Algebra Concepts and Equations

Definition: Branch of mathematics dealing with symbols and the rules for manipulating those symbols.
Key Concepts:
- Variables: Symbols that represent unknown values (e.g., x, y).
- Expressions: Combinations of numbers, variables, and operations (e.g., 2x + 3).
- Equations: Mathematical statements asserting the equality of two expressions (e.g., 2x + 3 = 7).
Types of Equations:
- Linear Equations: Form ax + b = 0; graphs as straight lines.
- Quadratic Equations: Form ax² + bx + c = 0; graphs as parabolas.
- Polynomial Equations: Involves terms with variables raised to whole-number powers.
Operations:
- Addition and Subtraction: Combining like terms.
- Multiplication: Distributive property (a(b + c) = ab + ac).
- Factoring: Expressing an expression as a product of its factors (e.g., x² - 9 = (x - 3)(x + 3)).
Functions:
- Definition: A relation that assigns exactly one output for each input.
- Notation: f(x) represents the function with respect to variable x.
- Types: Linear, quadratic, polynomial, exponential, logarithmic.

Definition: Arrangements of objects in a specific order.
Key Formula:
- Permutations of n objects: n! (n factorial), where n! = n × (n - 1) × ... × 1.
- Permutations of n objects taken r at a time: P(n, r) = n! / (n - r)!
Key Concepts:
- Distinct Objects: All objects are different; the order matters.
- Identical Objects: Some objects are the same; adjust formula to account for duplicates:
  - P(n; n₁, n₂, ..., nₖ) = n! / (n₁! × n₂! × ... × nₖ!)
Applications:
- Combinatorial Problems: Arranging people, letters, or numbers in specific orders.
- Probability: Calculating the likelihood of various outcomes based on arrangements.
Example Problems:
- Arranging 3 books on a shelf: 3! = 6 arrangements.
- Choosing and arranging 2 from a set of 5 different fruits: P(5, 2) = 5! / (5 - 2)! = 20.

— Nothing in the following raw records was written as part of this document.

`src/rtl/sn76489_psg.sv`:
```
// SN76489-style programmable sound generator.
// Three square-wave tone channels and one LFSR noise channel are mixed
// through a 16-step attenuation table into a registered 10-bit output.
module sn76489_psg (
    input  logic       clk,
    input  logic       reset_n,
    input  logic       ce,
    input  logic       wr,
    input  logic [7:0] din,
    output logic [9:0] audio_out
);

    logic [2:0][9:0] tone_q;
    logic [3:0][3:0] att_q;
    logic [2:0]      noiseCtl_q;
    logic [1:0]      latchCh_q;
    logic            latchType_q;
    logic [3:0]      prescale_q;
    logic [2:0][9:0] toneCnt_q;
    logic [2:0]      toneOut_q;
    logic [9:0]      noiseCnt_q;
    logic            noiseFf_q;
    logic [14:0]     lfsr_q;
    logic [9:0]      audio_q;

    logic            tick;
    logic            noiseCtlWr;
    logic [9:0]      noisePeriod;
    logic            lfsrFb;
    logic [2:0]      toneBit;
    logic [9:0]      audio_d;

    // Attenuation step to linear amplitude; step 15 is silence.
    function automatic logic [7:0] volLut(input logic [3:0] a);
        logic [7:0] v;
        case (a)
            4'd0:    v = 8'd255;
            4'd1:    v = 8'd203;
            4'd2:    v = 8'd161;
            4'd3:    v = 8'd128;
            4'd4:    v = 8'd102;
            4'd5:    v = 8'd81;
            4'd6:    v = 8'd64;
            4'd7:    v = 8'd51;
            4'd8:    v = 8'd40;
            4'd9:    v = 8'd32;
            4'd10:   v = 8'd26;
            4'd11:   v = 8'd20;
            4'd12:   v = 8'd16;
            4'd13:   v = 8'd13;
            4'd14:   v = 8'd10;
            default: v = 8'd0;
        endcase
        return v;
    endfunction

    // Tick generation, noise-control write detect, noise period select and the mix sum.
    always_comb begin
        tick       = ce && (prescale_q == 4'hF);
        noiseCtlWr = wr && (din[7] ? ((din[6:5] == 2'd3) && !din[4])
                                   : ((latchCh_q == 2'd3) && !latchType_q));
        case (noiseCtl_q[1:0])
            2'd0:    noisePeriod = 10'd16;
            2'd1:    noisePeriod = 10'd32;
            2'd2:    noisePeriod = 10'd64;
            default: noisePeriod = tone_q[2];
        endcase
        lfsrFb  = noiseCtl_q[2] ? (lfsr_q[0] ^ lfsr_q[1]) : lfsr_q[0];
        toneBit = '0;
        audio_d = '0;
        for (int n = 0; n < 3; n++) begin
            toneBit[n] = toneOut_q[n] | (tone_q[n] <= 10'd1);
            if (toneBit[n]) begin
                audio_d = audio_d + {2'b00, volLut(att_q[n])};
            end
        end
        if (lfsr_q[0]) begin
            audio_d = audio_d + {2'b00, volLut(att_q[3])};
        end
    end

    // CPU register file: latch bytes select a register, data bytes fill tone high bits.
    always_ff @(posedge clk or negedge reset_n) begin
        if (!reset_n) begin
            tone_q      <= '0;
            att_q       <= {4{4'hF}};
            noiseCtl_q  <= '0;
            latchCh_q   <= '0;
            latchType_q <= 1'b0;
        end else if (wr) begin
            if (din[7]) begin
                latchCh_q   <= din[6:5];
                latchType_q <= din[4];
                if (din[4]) begin
                    att_q[din[6:5]] <= din[3:0];
                end else if (din[6:5] == 2'd3) begin
                    noiseCtl_q <= din[2:0];
                end else begin
                    for (int n = 0; n < 3; n++) begin
                        if (din[6:5] == 2'(n)) tone_q[n][3:0] <= din[3:0];
                    end
                end
            end else begin
                if (latchType_q) begin
                    att_q[latchCh_q] <= din[3:0];
                end else if (latchCh_q == 2'd3) begin
                    noiseCtl_q <= din[2:0];
                end else begin
                    for (int n = 0; n < 3; n++) begin
                        if (latchCh_q == 2'(n)) tone_q[n][9:4] <= din[5:0];
                    end
                end
            end
        end
    end

    // Prescaler and tone counters; a period of 0 or 1 parks the output high.
    always_ff @(posedge clk or negedge reset_n) begin
        if (!reset_n) begin
            prescale_q <= '0;
            toneCnt_q  <= '0;
            toneOut_q  <= '1;
        end else begin
            if (ce) prescale_q <= prescale_q + 4'd1;
            if (tick) begin
                for (int n = 0; n < 3; n++) begin
                    if (toneCnt_q[n] <= 10'd1) begin
                        toneCnt_q[n] <= tone_q[n];
                        toneOut_q[n] <= (tone_q[n] <= 10'd1) ? 1'b1 : ~toneOut_q[n];
                    end else begin
                        toneCnt_q[n] <= toneCnt_q[n] - 10'd1;
                    end
                end
            end
        end
    end

    // Noise divider and LFSR; a noise-control write restarts both, winning over a tick.
    always_ff @(posedge clk or negedge reset_n) begin
        if (!reset_n) begin
            noiseCnt_q <= '0;
            noiseFf_q  <= 1'b0;
            lfsr_q     <= 15'h4000;
        end else begin
            if (tick) begin
                if (noiseCnt_q <= 10'd1) begin
                    noiseCnt_q <= noisePeriod;
                    noiseFf_q  <= ~noiseFf_q;
                    if (!noiseFf_q) lfsr_q <= {lfsrFb, lfsr_q[14:1]};
                end else begin
                    noiseCnt_q <= noiseCnt_q - 10'd1;
                end
            end
            if (noiseCtlWr) begin
                noiseCnt_q <= '0;
                lfsr_q     <= 15'h4000;
            end
        end
    end

    // Output register: one clk behind any register or channel-bit change.
    always_ff @(posedge clk or negedge reset_n) begin
        if (!reset_n) audio_q <= '0;
        else          audio_q <= audio_d;
    end

    assign audio_out = audio_q;

endmodule

```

Algebra is a mathematical discipline focused on symbols and their manipulation according to rules.
Variables are symbols (like x and y) denoting unknown values.
Expressions combine numbers, variables, and operations (example: 2x + 3).
Equations assert the equality between two expressions (example: 2x + 3 = 7).
Linear Equations follow the format ax + b = 0 and produce straight-line graphs.
Quadratic Equations have the form ax² + bx + c = 0, resulting in parabolic graphs.
Polynomial Equations consist of terms with variables raised to non-negative integer powers.
Operations in algebra include:
- Addition/Subtraction: Focus on combining like terms for simplification.
- Multiplication: Utilize the distributive property; for example, a(b + c) = ab + ac.
- Factoring: The process of expressing an algebraic expression as a product of its factors (example: x² - 9 = (x - 3)(x + 3)).
A Function relates each input to a single output, denoted as f(x) for variable x.
Functions can be categorized as linear, quadratic, polynomial, exponential, or logarithmic.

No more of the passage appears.